4月2日 ババロア
母を連れて町田に義母を訪ねる。
庭は花盛りだった。
移住した後は再々と来られなくなるだろう。
義母が心づくしのお昼ご飯は大ごちそうだった。
ボクのためにババロアも用意されていた。
4月3日/花びらのロンド
さあ,ここはどこでしょうか。ご存じですか?
チャリダッシュ「トキワ荘」をNoteに公開しました。
4月5日/Schumann Träumerei
半年近く,毎日あんなに練習したのに,本番はこんなもの。

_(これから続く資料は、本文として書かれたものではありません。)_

**config.mk**
```make
export PLATFORM = sky130hd
export DESIGN_NAME = dac_serial_frame_mode_ctrl
export DESIGN_NICKNAME = d
export VERILOG_FILES = /design/src/dac_pkg.sv /design/src/dac_serial_frame_mode_ctrl.sv /design/src/sync_2ff.sv /design/src/wake_timer.sv
export VERILOG_INCLUDE_DIRS = /design/src /design/src/src
export SDC_FILE = /design/constraint.sdc
export NUM_CORES = 1
export LEC_CHECK = 0
export BUFFER_PORTS_ARGS = -buffer_cell sky130_fd_sc_hd__buf_4
export CAP_MARGIN = 15
export CORE_UTILIZATION = 48
export CTS_BUF_LIST = sky130_fd_sc_hd__clkbuf_2 sky130_fd_sc_hd__clkbuf_4 sky130_fd_sc_hd__clkbuf_8
export CTS_CLUSTER_DIAMETER = 100
export DETAILED_ROUTE_END_ITERATION = 16
export GPL_TIMING_DRIVEN = 0
export PLACE_DENSITY = 0.7
export SYNTH_ARGS = -nofsm -noshare
export SYNTH_HDL_FRONTEND = slang
export SYNTH_HIERARCHICAL = 1
export SYNTH_SLANG_ARGS = --single-unit
```
**constraint.sdc**
```tcl
create_clock -name clk -period 4.9 [get_ports clk]
set_clock_uncertainty 0.15 [all_clocks]
set_input_delay 0.49 -clock clk [delete_from_list [all_inputs] [get_ports clk]]
set_output_delay 0.49 -clock clk [all_outputs]
set_load 0.005 [all_outputs]
```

現実は厳しいです。
Sound of Music
のびのびした曲調が練習していて気持ちが良かった。ピアノ伴奏してくれた先生のほんわかしたキャラクターもいい感じ。これも本番はやっぱり納得のいく出来ではなかったけれど演奏は楽しかった。
4月6日/春旅初日
名古屋で飲んだくれる
漂泊の思ひやまずとは芭蕉翁,チェロのレッスンを終えたボクたちは春旅に出る。
スペースに荷物を詰めるだけ詰めてしらべ荘に寄る。タローのお骨やチェロ,一部の電子機器などトラックでは運びにくい荷物を運ぶためだ。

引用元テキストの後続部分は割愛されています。